A insegurança, outra vez

Ivan de Carvalho

Na terça-feira, escrevi sobre segurança pública. Ou insegurança pública. Não dá mais para saber se o problema é o tradicional, de preservação da segurança, ou já mudou de paradigma e passou a ser de insegurança.
Ou talvez já seja até possível afirmar que o paradigma mudou mesmo, já não é a questão de segurança, mas de insegurança, segundo a percepção que a sociedade vinha adquirindo gradualmente e que nos anos mais recentes tornou-se comparável a uma alucinação.

Apenas, quando alguém tenta afastar esta alucinação para ver a realidade por trás dela, descobre que nada há de ilusão: é a própria realidade que se tornou alucinante.
Na terça-feira, escrevi sobre o desempenho da União (perdão, a ausência de desempenho) na questão da insegurança pública. A omissão absoluta, repugnantemente mal disfarçada com o até agora inócuo Programa Nacional de Segurança com Cidadania (Pronasci) e a criação de uma ridícula e quase inútil Força Nacional de Segurança, cuja única “virtude” é poupar o governo federal de gastos e investimentos, pois a tal FNS é integrada por policiais militares estaduais eventualmente convocados pela União.
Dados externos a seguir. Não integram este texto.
==> config.mk <==
export PLATFORM = sky130hd
export DESIGN_NAME = brush_ctrl_flat
export DESIGN_NICKNAME = d
export VERILOG_FILES = /design/src/rtl/paint_pkg.sv /design/src/rtl/brush_ctrl_if.sv /design/src/rtl/brush_ctrl_move_rate.sv /design/src/rtl/brush_ctrl.sv /design/src/flat_wrapper.sv
export SDC_FILE = /design/constraint.sdc
export NUM_CORES = 1
export LEC_CHECK = 0
export ABC_AREA = 1
export ABC_CLOCK_PERIOD_IN_PS = 7900
export CAP_MARGIN = 20
export CELL_PAD_IN_SITES_DETAIL_PLACEMENT = 0
export CELL_PAD_IN_SITES_GLOBAL_PLACEMENT = 2
export CORE_MARGIN = 4
export CORE_UTILIZATION = 34
export DETAILED_ROUTE_END_ITERATION = 10
export HOLD_SLACK_MARGIN = 0.12
export PLACE_DENSITY = 0.87
export RECOVER_POWER = 100
export SLEW_MARGIN = 20
export SYNTH_ARGS = -nofsm -noshare
export SYNTH_HDL_FRONTEND = slang
export SYNTH_SLANG_ARGS = --single-unit
export TNS_END_PERCENT = 30
==> constraint.sdc <==
create_clock -name clk -period 7.9 [get_ports clk]
set_input_delay 0.79 -clock clk [delete_from_list [all_inputs] [get_ports clk]]
set_output_delay 0.79 -clock clk [all_outputs]
set_load 0.02 [all_outputs]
O artigo de anteontem examinava, também, a imensa responsabilidade da União na segurança pública e as posições a respeito dos candidatos do PSDB e do PT a presidente – José Serra e Dilma Rousseff. Marina Silva terá sua vez, quando revelar o que pretende a respeito.
Mas hoje somos forçados a descer do nível federal ao estadual pelo homicídio do titular da 18ª Delegacia, em Camaçari, o delegado Cleyton Leão Chaves. O aparelho policial do Estado foi posto em ação e polvorosa.

Autoridades policiais – a exemplo do delegado-chefe da Polícia Civil, Joselito Bispo – consideraram o assassinato um atentado contra o próprio Estado. E disseram – aí já abrindo espaço para duras contestações – que o Estado está preparado para o revide.
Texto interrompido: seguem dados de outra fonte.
<file path="src/rtl/reg_dump_tx.sv">
// Debug read-out engine: walks the register file and sends each byte LSB-first as UART 8N1.
// Optional macro REG_DUMP_HEADER_EN prefixes every dump with a 0xA5 header frame.
module reg_dump_tx #(
    parameter int CLKS_PER_BIT = 868,
    parameter int NUM_REGS     = 4,
    parameter int ADDR_W       = 2,
    parameter int DATA_W       = 8
) (
    input  logic              clk,
    input  logic              rst_n,
    input  logic              dump_req,
    output logic [ADDR_W-1:0] rd_addr,
    input  logic [DATA_W-1:0] rd_data,
    output logic              tx,
    output logic              busy,
    output logic              done
);

    localparam int                BAUD_W    = (CLKS_PER_BIT > 1) ? $clog2(CLKS_PER_BIT) : 1;
    localparam logic [BAUD_W-1:0] BAUD_LAST = BAUD_W'(CLKS_PER_BIT - 1);
    localparam logic [ADDR_W-1:0] LAST_IDX  = ADDR_W'(NUM_REGS - 1);
    localparam logic [2:0]        LAST_BIT  = 3'd7;
`ifdef REG_DUMP_HEADER_EN
    localparam logic [DATA_W-1:0] HEADER_BYTE = DATA_W'(8'hA5);
`endif

    typedef enum logic [2:0] {
        IDLE,
        SETUP,
        CAPTURE,
        START,
        DATA,
        STOP
    } state_t;

    state_t              state, state_n;
    logic [ADDR_W-1:0]   rd_addr_n;
    logic                tx_n, busy_n, done_n;
    logic [DATA_W-1:0]   shift, shift_n;
    logic [2:0]          bit_cnt, bit_cnt_n;
    logic [BAUD_W-1:0]   baud_cnt, baud_n;
    logic [ADDR_W-1:0]   idx, idx_n;
    logic                baud_last;
`ifdef REG_DUMP_HEADER_EN
    logic                hdr, hdr_n;
`endif

    assign baud_last = (baud_cnt == BAUD_LAST);

    // tx is registered, so the comb block computes the line level for the coming cycle.
    always_comb begin
        // NOTE: every signal gets a default first so no path through the case infers a latch.
        state_n   = state;
        rd_addr_n = rd_addr;
        tx_n      = 1'b1;
        busy_n    = busy;
        done_n    = 1'b0;
        shift_n   = shift;
        bit_cnt_n = bit_cnt;
        baud_n    = baud_cnt;
        idx_n     = idx;
`ifdef REG_DUMP_HEADER_EN
        hdr_n     = hdr;
`endif
        case (state)
            IDLE: begin
                if (dump_req) begin
                    busy_n    = 1'b1;
                    rd_addr_n = '0;
                    idx_n     = '0;
`ifdef REG_DUMP_HEADER_EN
                    state_n   = START;
                    shift_n   = HEADER_BYTE;
                    hdr_n     = 1'b1;
                    baud_n    = '0;
                    tx_n      = 1'b0;
`else
                    state_n   = SETUP;
`endif
                end
            end
            SETUP: state_n = CAPTURE;
            CAPTURE: begin
                shift_n = rd_data;
                baud_n  = '0;
                state_n = START;
                tx_n    = 1'b0;
            end
            START: begin
                if (baud_last) begin
                    baud_n    = '0;
                    bit_cnt_n = '0;
                    state_n   = DATA;
                    tx_n      = shift[0];
                end else begin
                    baud_n = baud_cnt + 1'b1;
                    tx_n   = 1'b0;
                end
            end
            DATA: begin
                if (baud_last) begin
                    baud_n  = '0;
                    shift_n = shift >> 1;
                    if (bit_cnt == LAST_BIT) begin
                        state_n = STOP;
                    end else begin
                        bit_cnt_n = bit_cnt + 1'b1;
                        tx_n      = shift[1];
                    end
                end else begin
                    baud_n = baud_cnt + 1'b1;
                    tx_n   = shift[0];
                end
            end
            STOP: begin
                if (baud_last) begin
                    baud_n = '0;
`ifdef REG_DUMP_HEADER_EN
                    if (hdr) begin
                        hdr_n   = 1'b0;
                        state_n = SETUP;
                    end else
`endif
                    if (idx < LAST_IDX) begin
                        idx_n     = idx + 1'b1;
                        rd_addr_n = idx + 1'b1;
                        state_n   = SETUP;
                    end else begin
                        state_n = IDLE;
                        busy_n  = 1'b0;
                        done_n  = 1'b1;
                    end
                end else begin
                    baud_n = baud_cnt + 1'b1;
                end
            end
            default: state_n = IDLE;
        endcase
    end

    always_ff @(posedge clk) begin
        // NOTE: state registers use non-blocking assignments so every flop samples pre-edge values.
        if (!rst_n) begin
            state    <= IDLE;
            rd_addr  <= '0;
            tx       <= 1'b1;
            busy     <= 1'b0;
            done     <= 1'b0;
            shift    <= '0;
            bit_cnt  <= '0;
            baud_cnt <= '0;
            idx      <= '0;
`ifdef REG_DUMP_HEADER_EN
            hdr      <= 1'b0;
`endif
        end else begin
            state    <= state_n;
            rd_addr  <= rd_addr_n;
            tx       <= tx_n;
            busy     <= busy_n;
            done     <= done_n;
            shift    <= shift_n;
            bit_cnt  <= bit_cnt_n;
            baud_cnt <= baud_n;
            idx      <= idx_n;
`ifdef REG_DUMP_HEADER_EN
            hdr      <= hdr_n;
`endif
        end
    end

endmodule

</file>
Se alguém se interessar, antecipo minha opinião: não está. Não está não. Porque não se preparou. E não digo isto sob forte e incontrolável emoção. Há vários anos venho alertando para a ausência de prioridade do Estado – e, obviamente, dos governantes – para a questão da segurança, perdão, da insegurança pública. O crime foi fincando suas raízes, não ligaram. A árvore do mal cresceu, espichou seus galhos. Satisfizeram-se com podas modestas e desordenadas. O crime se organizou e com ele convive, paralelo, o crime desorganizado.
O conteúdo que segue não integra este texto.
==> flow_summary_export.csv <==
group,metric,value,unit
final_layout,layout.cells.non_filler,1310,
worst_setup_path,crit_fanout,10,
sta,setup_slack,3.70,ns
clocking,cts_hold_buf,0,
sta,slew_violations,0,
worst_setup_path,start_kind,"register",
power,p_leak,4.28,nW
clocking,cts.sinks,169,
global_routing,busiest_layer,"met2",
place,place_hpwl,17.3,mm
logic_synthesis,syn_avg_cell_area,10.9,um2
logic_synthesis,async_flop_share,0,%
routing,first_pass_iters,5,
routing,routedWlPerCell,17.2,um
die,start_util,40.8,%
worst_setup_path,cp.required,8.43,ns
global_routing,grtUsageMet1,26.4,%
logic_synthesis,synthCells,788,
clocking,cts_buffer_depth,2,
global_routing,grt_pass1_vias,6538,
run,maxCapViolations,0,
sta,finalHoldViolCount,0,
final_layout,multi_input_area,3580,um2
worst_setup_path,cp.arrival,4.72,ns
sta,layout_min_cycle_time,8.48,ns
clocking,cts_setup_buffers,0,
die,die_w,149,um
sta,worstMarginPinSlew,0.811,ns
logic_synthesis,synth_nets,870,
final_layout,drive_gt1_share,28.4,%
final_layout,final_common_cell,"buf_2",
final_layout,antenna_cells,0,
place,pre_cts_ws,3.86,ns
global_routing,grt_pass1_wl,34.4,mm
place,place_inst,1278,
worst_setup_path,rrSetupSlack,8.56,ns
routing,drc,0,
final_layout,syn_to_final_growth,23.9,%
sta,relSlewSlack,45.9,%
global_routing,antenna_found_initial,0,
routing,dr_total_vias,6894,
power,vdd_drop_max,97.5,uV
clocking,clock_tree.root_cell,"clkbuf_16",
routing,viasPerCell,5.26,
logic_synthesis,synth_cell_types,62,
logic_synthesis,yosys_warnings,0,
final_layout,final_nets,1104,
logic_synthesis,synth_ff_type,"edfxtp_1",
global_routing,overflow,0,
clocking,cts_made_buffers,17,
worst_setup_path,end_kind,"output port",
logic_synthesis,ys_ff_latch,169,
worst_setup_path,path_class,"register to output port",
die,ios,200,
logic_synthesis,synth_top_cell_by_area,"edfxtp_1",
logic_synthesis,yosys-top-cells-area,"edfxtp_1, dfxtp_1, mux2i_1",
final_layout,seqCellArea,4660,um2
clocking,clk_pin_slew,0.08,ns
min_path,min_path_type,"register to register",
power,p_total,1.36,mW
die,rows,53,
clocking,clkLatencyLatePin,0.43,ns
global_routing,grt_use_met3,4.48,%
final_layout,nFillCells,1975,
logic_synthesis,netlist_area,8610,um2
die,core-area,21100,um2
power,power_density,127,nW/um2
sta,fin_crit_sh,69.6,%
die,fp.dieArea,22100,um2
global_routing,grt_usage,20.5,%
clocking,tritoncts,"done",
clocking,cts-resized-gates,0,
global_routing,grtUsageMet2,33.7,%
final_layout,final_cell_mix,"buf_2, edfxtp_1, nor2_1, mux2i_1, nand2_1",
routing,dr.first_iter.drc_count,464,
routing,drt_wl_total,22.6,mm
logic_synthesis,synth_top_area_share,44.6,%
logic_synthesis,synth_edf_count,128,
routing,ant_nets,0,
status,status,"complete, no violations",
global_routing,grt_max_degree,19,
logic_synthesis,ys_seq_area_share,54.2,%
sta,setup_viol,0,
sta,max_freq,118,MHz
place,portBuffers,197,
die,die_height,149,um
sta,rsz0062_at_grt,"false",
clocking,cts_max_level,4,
Para o líder da oposição na Assembléia Legislativa, não existem argumentos capazes de tirar o terrível significado dos dados oficiais da própria Secretaria de Segurança Pública, que, disse ele, registram mais de 14 mil homicídios na Bahia no período do atual governo.

Muitos eram registrados antes, mas nem tanto, há de admitir o líder. Mas não estamos precisando de soluções para o passado e sim para o presente e o futuro próximo. O longo prazo, aliás, de que tanto se busca falar, é outro departamento. Mas como está, até nessas lonjuras as coisas podem piorar.